I have five USB cameras, same brand, same model (Canyon CNR-FWC120H). They are used to monitor different scenes 24/7. I need to somehow identify which camera is which from the Linux (Debian) console or programmatically (any language).
I’ve tried looking at the output of lsusb -vvv
, there is a field iSerial
which should be different for each camera but unfortunately this manufacturer decided not to bother and all cameras have the same serial at that place: 200901010001
Is there any other way I could identify which camera is which independently of USB ports to which they are connected because unfortunately in my specific scenario I can not rely on the fact that the same camera will always be connected to the same port.
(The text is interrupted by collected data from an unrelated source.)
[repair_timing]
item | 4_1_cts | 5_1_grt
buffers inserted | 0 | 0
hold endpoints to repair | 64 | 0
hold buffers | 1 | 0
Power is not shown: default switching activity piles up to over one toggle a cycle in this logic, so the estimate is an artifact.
==> config.mk <==
export PLATFORM = sky130hd
export DESIGN_NAME = cpu_wb_cla_mul
export DESIGN_NICKNAME = d
export VERILOG_FILES = /design/src/rtl/cpu_wb_cla_mul.sv
export SDC_FILE = /design/constraint.sdc
export NUM_CORES = 2
export LEC_CHECK = 0
export ABC_AREA = 1
export CORE_MARGIN = 3
export CORE_UTILIZATION = 30
export DETAILED_ROUTE_END_ITERATION = 7
export GPL_TIMING_DRIVEN = 1
export PLACE_DENSITY_LB_ADDON = 0.2
export SYNTH_ARGS = -nofsm -noshare
export SYNTH_HDL_FRONTEND = slang
export SYNTH_SLANG_ARGS = --single-unit
export TNS_END_PERCENT = 30
==> constraint.sdc <==
create_clock -name clk -period 1.2 [get_ports clk]
set_input_delay 0.36 -clock clk [delete_from_list [all_inputs] [get_ports clk]]
set_output_delay 0.36 -clock clk [all_outputs]
set_load 0.005 [all_outputs]
==> src/rtl/cpu_wb_cla_mul.sv <==
// Unsigned array multiplier for the write-back stage: partial products summed through a chain of
// two-level carry-lookahead adders, with the full product registered once.

module cpu_wb_cla_add #(
  parameter int W = 33,
  parameter int G = 4
) (
  input  logic [W-1:0] a,
  input  logic [W-1:0] b,
  output logic [W-1:0] sum,
  output logic         cout
);
  localparam int NG = (W + G - 1) / G;

  logic [W-1:0]  g;
  logic [W-1:0]  p;
  logic [W-1:0]  c;
  logic [NG-1:0] gg;
  logic [NG-1:0] gp;
  logic [NG:0]   gc;

  assign g = a & b;
  assign p = a ^ b;

  genvar gi;
  generate
    // Group generate/propagate; the top group is simply narrower when W is not a multiple of G.
    for (gi = 0; gi < NG; gi++) begin : g_grp
      localparam int LO = gi * G;
      localparam int HI = (LO + G > W) ? W - 1 : LO + G - 1;
      logic gg_v;
      logic gp_v;
      always_comb begin
        logic term;
        gp_v = 1'b1;
        gg_v = 1'b0;
        for (int i = LO; i <= HI; i++) begin
          gp_v = gp_v & p[i];
          term = g[i];
          for (int m = i + 1; m <= HI; m++) term = term & p[m];
          gg_v = gg_v | term;
        end
      end
      assign gg[gi] = gg_v;
      assign gp[gi] = gp_v;
    end

    // Second lookahead level: every group carry is a flat sum of products over lower groups.
    assign gc[0] = 1'b0;
    for (gi = 1; gi <= NG; gi++) begin : g_gcarry
      logic gc_v;
      always_comb begin
        logic term;
        gc_v = 1'b0;
        for (int m = 0; m < gi; m++) begin
          term = gg[m];
          for (int q = m + 1; q < gi; q++) term = term & gp[q];
          gc_v = gc_v | term;
        end
      end
      assign gc[gi] = gc_v;
    end

    // In-group carries expanded from the group carry-in, no bit-to-bit ripple.
    for (gi = 0; gi < W; gi++) begin : g_bit
      localparam int LO = (gi / G) * G;
      logic c_bit;
      always_comb begin
        logic term;
        term = gc[gi / G];
        for (int m = LO; m < gi; m++) term = term & p[m];
        c_bit = term;
        for (int j = LO; j < gi; j++) begin
          term = g[j];
          for (int m = j + 1; m < gi; m++) term = term & p[m];
          c_bit = c_bit | term;
        end
      end
      assign c[gi] = c_bit;
    end
  endgenerate

  assign sum  = p ^ c;
  assign cout = gc[NG];
endmodule

module cpu_wb_cla_mul #(
  parameter int MULTICAND_WID  = 32,
  parameter int MULTIPLIER_WID = 32,
  parameter int CLA_GROUP      = 4
) (
  input  logic                                    clk,
  input  logic                                    rst_n,
  input  logic [MULTICAND_WID-1:0]                multicand,
  input  logic [MULTIPLIER_WID-1:0]               multiplier,
  output logic [MULTICAND_WID+MULTIPLIER_WID-1:0] product
);
  localparam int MC = MULTICAND_WID;
  localparam int MP = MULTIPLIER_WID;

  logic [MC+MP-1:0] product_next;
  logic             unused_cout;

  genvar gi;
  generate
    // Each stage adds its partial product to the running sum shifted right by one; the LSB retires.
    for (gi = 0; gi < MP; gi++) begin : g_stage
      logic [MC:0] acc;
      logic        co;
      if (gi == 0) begin : g_first
        assign acc = {1'b0, multicand & {MC{multiplier[0]}}};
        assign co  = 1'b0;
      end else begin : g_add
        cpu_wb_cla_add #(.W(MC + 1), .G(CLA_GROUP)) u_add (
          .a    ({g_stage[gi-1].co, g_stage[gi-1].acc[MC:1]}),
          .b    ({1'b0, multicand & {MC{multiplier[gi]}}}),
          .sum  (acc),
          .cout (co)
        );
      end
      assign product_next[gi] = acc[0];
    end
  endgenerate

  assign product_next[MC+MP-1:MP] = g_stage[MP-1].acc[MC:1];
  // The final carry-out can never be set because the product always fits.
  assign unused_cout = g_stage[MP-1].co;

  always_ff @(posedge clk or negedge rst_n) begin
    if (!rst_n) product <= '0;
    else        product <= product_next;
  end
endmodule

Word-level counts from Yosys, hierarchy flattened
Index checks and enable logic that the tools add are counted.
{"block": "totals", "output_inout_bits": 64, "inputBits": 66, "ff_bits": 64}
{"block": "classes", "bitwise_logic": 7270}
{"cell": "bitwise AND 1 bit", "n": 3890}
{"cell": "bitwise OR 1 bit", "n": 3246}
{"cell": "bitwise AND 32 bit", "n": 33}
{"cell": "bitwise XOR 33 bit", "n": 31}
{"cell": "bitwise XOR 33 x 32 -> 33 bit", "n": 30}
{"cell": "bitwise AND 33 x 32 -> 33 bit", "n": 29}
{"cell": "bitwise AND 31 x 32 -> 32 bit", "n": 1}
{"cell": "bitwise XOR 31 x 32 -> 32 bit", "n": 1}
{"cell": "bitwise AND 1 bit, second input constant", "n": 8}
{"cell": "bitwise OR 1 bit, second input constant", "n": 1}

Depth between registers and ports, before layout
{"block": "depth", "depth_word": 807, "ltp_mapped": 306, "mapped_depth_nobuf": 304}

By module
From an unflattened synthesis, not the netlist that was laid out.
{"block": "unflattened", "hier_cells": 7792, "hier_area_um2": 54099.4}
{"mod": "cpu_wb_cla_add", "seq_area_each_um2": 0.0, "cells_each": 177, "area_each_um2": 1392.6, "n_inst": 31}
{"mod": "cpu_wb_cla_mul", "seq_area_each_um2": 1601.5, "cells_each": 2305, "area_each_um2": 10929.2, "n_inst": 1}

Worst setup path after synthesis
Ideal clock, no wire load.
{"block": "synth_path", "kind": "in2reg", "from": "input port multiplier[1]", "to": "register product[62]", "cell_stages": 295, "required_time_ns": 1.121, "setup_slack_ns": -42.031, "arrival_time_ns": 43.152, "path_cell_list": "clkbuf_1 clkbuf_1 nand2_1 inv_1 ha_1 ha_1 o21ai_1 nand2_1 nand2_1 nand2_1 nand2_1 nor2_1 or3_1 a21o_1 ha_1 nand2_1 nand3_1 a21oi_1 [... 259 more ...] nand4_1 fa_1 ha_1 nand2_1 inv_1 nand3_1 inv_1 a21boi_0 o21ai_0 inv_1 nand3b_2 nand2_1 nand2_2 ha_1 nand2_1 nand2_1 a21oi_1 xor2_1"}
{"block": "synth_via", "elab_chain_len": 361}
{"element": "start, declared", "line": "95", "source": "input logic [MULTIPLIER_WID-1:0] multiplier,"}
{"element": "bitwise AND 32 bit (*)", "line": "116", "source": ".b ({1'b0, multicand & {MC{multiplier[gi]}}}),"}
{"element": "bitwise AND 31 x 32 -> 32 bit or bitwise XOR 31 x 32 -> 32 bit (tied branches)", "line": "22, 23"}
{"element": "bitwise AND 1 bit (2 in series)", "line": "40, 75"}
{"element": "bitwise AND 1 bit", "line": "40", "source": "for (int m = i + 1; m <= HI; m++) term = term & p[m];"}
{"element": "bitwise OR 1 bit (3 in series)", "line": "41", "source": "gg_v = gg_v | term;"}
{"element": "bitwise AND 1 bit (3 in series)", "line": "71", "source": "for (int m = LO; m < gi; m++) term = term & p[m];"}
{"element": "bitwise OR 1 bit (3 in series)", "line": "76", "source": "c_bit = c_bit | term;"}
{"element": "bitwise XOR 33 bit", "line": "83", "source": "assign sum = p ^ c;"}
{"element": "[... 333 more ...]"}
{"element": "bitwise XOR 33 x 32 -> 33 bit", "line": "23", "source": "assign p = a ^ b;"}
{"element": "bitwise AND 1 bit", "line": "38", "source": "gp_v = gp_v & p[i];"}
{"element": "bitwise AND 1 bit", "line": "57", "source": "for (int q = m + 1; q < gi; q++) term = term & gp[q];"}
{"element": "bitwise OR 1 bit (7 in series)", "line": "58", "source": "gc_v = gc_v | term;"}
{"element": "bitwise XOR 33 bit (*)", "line": "83"}
{"element": "bitwise XOR 33 x 32 -> 33 bit", "line": "23"}
{"element": "bitwise XOR 33 bit (*)", "line": "83"}
{"element": "via g_stage[31].acc[31]", "line": "108", "source": "logic [MC:0] acc;"}
{"element": "end signal, assigned", "line": "131", "source": "else product <= product_next;"}
{"element": "end, declared", "line": "96", "source": "output logic [MULTICAND_WID+MULTIPLIER_WID-1:0] product"}
Mark *: on every way through the listed nets, which the timed path passes. The rest lies on a longest branch.

Worst setup path in the final report
Ends and elaborated chain as after synthesis.

==> metrics.md <==
| Metric | Value |
|---|---|
| Layout cell share with drive strength beyond 1 | `0.352` |
| Biggest register | `product` |
| CP max stage delay | `0.59 ns` |
| EDFF count, synth | `0` |
| Die footprint | `183000 µm²` |
| Final ANT Viol Nets | `0` |
| Yosys cell types | `44` |
| Hold Path Depth | `3` |
| Mean Syn Cell Area | `6.51 µm²` |
| Routed wire length | `180 mm` |
| Detailed Place HPWL | `147 mm` |
| Largest net degree at the start of global routing | `40` |
| Die Y | `427 µm` |
| Vias in the first global route | `57.7k` |
| YS warnings | `0` |
| Post-Syn Nets | `9725` |
| TritonCTS clock tree | `yes` |
| Cell count after synthesis | `8172` |
| DRT Pass-1 Iters | `6` |
| DRC | `0` |
| H-tree levels | `3` |
| Global-route wire length before repair | `289 mm` |
| Area grow syn2layout | `54.9%` |
| CTS sink cnt | `64` |
| Largest regs | `product x64` |
| Max clock buf depth | `2` |
| Crit path buf inv count | `85` |
| Fin Hold WS | `0.159 ns` |
| Delay-heaviest family, CP | `adder cells` |
| Final setup fails | `126` |
| IO buf count | `129` |
| Via density | `4.40` |
| Num CTS Buffers | `9` |
| Max FO, Critical Path | `8` |
| WL met1 | `82.0 mm` |
| Tightest Pin Transition | `0.716 ns` |
| RSZ-0062 raised after global routing | `true` |
| Failing checks | `negative setup slack` |
| Outcome | `finished with violations` |
| Post-DR wirelength/cell | `13.7 µm` |
| Met2 wire length | `89.0 mm` |
| Core Footprint | `175000 µm²` |
| Initial DRC Count | `2142` |
| Final Max Slew Viols | `0` |
| I/O Pins | `130` |
| Overflow after GRT | `0` |
| Arrival @ worst endpoint | `41.78 ns` |
| Worst Hold Class | `in2reg` |
| Setup crit start kind | `input port` |
| Largest register FFs | `64` |
| Synth Cell Area | `53200 µm²` |
| Critical Path Stages | `280` |
| Setup slack at placement | `-41.68 ns` |
| Critical path type | `in2reg` |
| WP data required | `1.57 ns` |
| Minimum clock period | `41.42 ns` |
| CP most frequent cell | `inv_2` |
| Initial Utilization | `0.304` |
| Final hold violations | `0` |
| WL met3 | `3.65 mm` |
| Routed vias | `57.6k` |
| Fillers | `17.6k` |
| Nets | `12.3k` |
| Worst path slowest cell | `fa_2` |
| Gr usage total | `0.195` |
| Die Width | `427 µm` |
| Fmax | `24.1 MHz` |
| RD Place Congestion | `0.864` |
| Highest Signal Layer | `met5` |
| Max cap viols | `0` |
| Root buffer cell | `clkbuf_16` |
| FFs w/ async S/R, synth | `1.00` |
| Tcrit/Tclk final | `34.5` |
| Setup_tns | `-1679.52 ns` |
| Worst relative slew slack | `0.522` |
| Register area share after synthesis | `0.0301` |
| Crit. End Element | `register` |
| Final worst setup slack | `-40.22 ns` |
| Worst-path clk slew | `0.07 ns` |
| # rows | `153` |
| Initial antenna violation count | `12` |
| Top_reg_cell synth | `dfrtp_1` |
| Flop and latch count out of synthesis | `64` |
==> metal layers <==
metal,up-vias,global-route usage
met5,-,0
met4,2,0.0501
met3,176,0.0126
met2,550,0.357
met1,26573,0.245
li1,30301,-
==> Yosys cell counts, types with 4 or more instances <==
cell type	count	area [µm²]
nand4_1	179	1120
dfrtp_1	64	1600
nor2_2	9	56.3
nor3_1	13	65.1
a211oi_1	26	195
o21ai_0	29	145
fa_1	248	4960
a21o_1	59	443
a21oi_1	509	2550
inv_1	1893	7110
nand3b_2	4	45.0
nor2_1	308	1160
or2_2	8	50.1
ha_1	1239	15500
nand2_2	58	363
a31oi_1	5	31.3
xnor2_1	125	1090
clkbuf_1	194	728
o21bai_1	67	503
o21bai_2	5	56.3
nand3_2	16	160
nand3_1	338	1690
xor2_1	588	5150
nand2_1	2115	7940
o211ai_1	4	30.0
o21ai_1	17	85.1
nand3b_1	19	143
a21oi_2	9	78.8
==> stage by stage <==
stage,cells,instance area (µm²),util
floorplan,8172,54800,-
global placement,12717,75400,0.430
detailed placement,12717,75400,0.430
CTS,12999,79900,0.456
global route,13100,82500,0.471
finish,13105,82500,0.471
==> what timing repair did <==
item                                    CTS  global route
endpoints found under the setup margin  126           127
gates resized for setup                 501           449
setup buffers                           267           105
hold endpoints to repair                 64             0
gates cloned                              1             0
pin swaps                               470           422
hold buffers                              1             0
==> worst paths after layout <==
| check | startpoint | to |
|---|---|---|
| min in group asynchronous | rst_n | product[52] |
| hold / removal | multiplier[0] | product[0] |
| setup / recovery | multiplier[1] | product[62] |
| max in group asynchronous | rst_n | product[17] |
==> layout make-up <==
class	instances	area [µm²]	area share
tap	2325	2910	0.0353
clock buffer	9	225	0.00273
antenna	5	12.5	0.000152
clock inverter	7	78.8	0.000956
multi-input combinational	6018	49200	0.597
inverter	1896	7150	0.0867
sequential	64	1600	0.0194
timing repair buffer	2781	21300	0.258
==> kinds of logic after synthesis <==
group                      after synthesis  share of synthesized area
AOI/OAI and AO/OA                      741                     0.0790
xor gates and xnor gates               713                      0.117
adders and majority gates             1487                      0.384
buffers and inverters                 2090                      0.147
DFF                                     64                     0.0301
and+or+nand+nor                       3077                      0.242
==> cells in the final DEF (no fill, tap or decap), drive strengths merged, types with 2 or more instances in the layout <==
cell type      synthesis  layout
diode                  0       5
a31o                   2       2
a21boi                 2       2
nand3                354     354
nor4                   2       2
or3                    2       2
a211oi                26      26
buf                    0    2695
clkdlybuf4s15          0       6
xor2                 588     588
xnor2                125     125
clkinv                 1       2
nand3b                23      23
a21o                  59      59
nor2                 317     317
o21bai                72      72
nand4                179     179
inv                 1895    1897
o21ai                 48      48
clkdlybuf4s50          0      60
a211o                  2       2
ha                  1239    1239
clkbuf               194      28
fa                   248     248
nor3                  14      14
a31oi                  5       5
o211ai                 4       4
dfrtp                 64      64
and3                   2       2
or2                   11      11
clkinvlp               0       3
a21oi                518     518
nand2               2173    2173
Power is left out: the tool's default activity adds up to more than one toggle a clock period on the data nets, which glitch-free logic cannot reach.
UPDATE After some discussion in the comments I realize this is mission impossible. So forget the last paragraph or if you do have some ingenious idea, please, you are welcome to present it. I’m now interested if I could identify which USB port the device is connected to; I use the built-in USB ports on the motherboard and additional PCI USB controller cards to accommodate the cameras with enough bandwidth. I would need to uniquely identify the port, and the port number/identification should not change if for example the machine reboots and for some reason the USB controllers get initialized in different order. Is that possible?
UPDATE 2 I see in my logs for one of the cameras the following info:
[Wed Apr 30 18:35:02 2014] uvcvideo: Found UVC 1.00 device FULL HD 1080P Webcam (0bda:58b0)
[Wed Apr 30 18:35:02 2014] input: FULL HD 1080P Webcam as /devices/pci0000:00/0000:00:01.0/0000:01:00.0/usb3/3-2/3-2:1.0/input/input4
Using that, I’ve called this command:
udevadm info --query=all --path=/devices/pci0000:00/0000:00:01.0/0000:01:00.0/usb3/3-2/3-2:1.0/input/input4
And got this:
P: /devices/pci0000:00/0000:00:01.0/0000:01:00.0/usb3/3-2/3-2:1.0/input/input4
E: DEVPATH=/devices/pci0000:00/0000:00:01.0/0000:01:00.0/usb3/3-2/3-2:1.0/input/input4
E: EV=3
E: ID_BUS=usb
E: ID_INPUT=1
E: ID_INPUT_KEY=1
E: ID_MODEL=FULL_HD_1080P_Webcam
E: ID_MODEL_ENC=FULL\x20HD\x201080P\x20Webcam
E: ID_MODEL_ID=58b0
E: ID_PATH=pci-0000:01:00.0-usb-0:2:1.0
E: ID_PATH_TAG=pci-0000_01_00_0-usb-0_2_1_0
E: ID_REVISION=5801
E: ID_SERIAL=Generic_FULL_HD_1080P_Webcam_200901010001
E: ID_SERIAL_SHORT=200901010001
E: ID_TYPE=video
E: ID_USB_DRIVER=uvcvideo
E: ID_USB_INTERFACES=:0e0100:0e0200:010100:010200:
E: ID_USB_INTERFACE_NUM=00
E: ID_VENDOR=Generic
E: ID_VENDOR_ENC=Generic
E: ID_VENDOR_ID=0bda
E: KEY=100000 0 0 0
E: MODALIAS=input:b0003v0BDAp58B0e5801-e0,1,kD4,ramlsfw
E: NAME="FULL HD 1080P Webcam"
E: PHYS="usb-0000:01:00.0-2/button"
E: PRODUCT=3/bda/58b0/5801
E: PROP=0
E: SUBSYSTEM=input
E: UDEV_LOG=3
E: USEC_INITIALIZED=41090223
The things that differ between the cameras are DEVPATH
, ID_PATH
, ID_PATH_TAG
, PHYS
and (most interesting) USEC_INITIALIZED
. Now the first four elements are probably related to the USB port, but the last one USEC_INITIALIZED
looks like some sort of serial number. I can’t find any info about what it actually represents. Does anyone know anything about it? I thought that it is maybe the time in micro seconds when the camera initialized but the camera that initialized after this one has USEC_INITIALIZED=17919751
, and then the one after that USEC_INITIALIZED=25609278
so it seems rather random. I’ll try to reboot the system and see, but I need to wait for a convenient time to do that.
And if anyone is wondering why I don’t just try reconnecting a camera and see if that remains the same. The answer is that I’m operating this PC remotely, and I’m investigating all this to prepare the system to be fully autonomous for any potential event in the future. Which for example might include disconnecting the cameras from USB ports.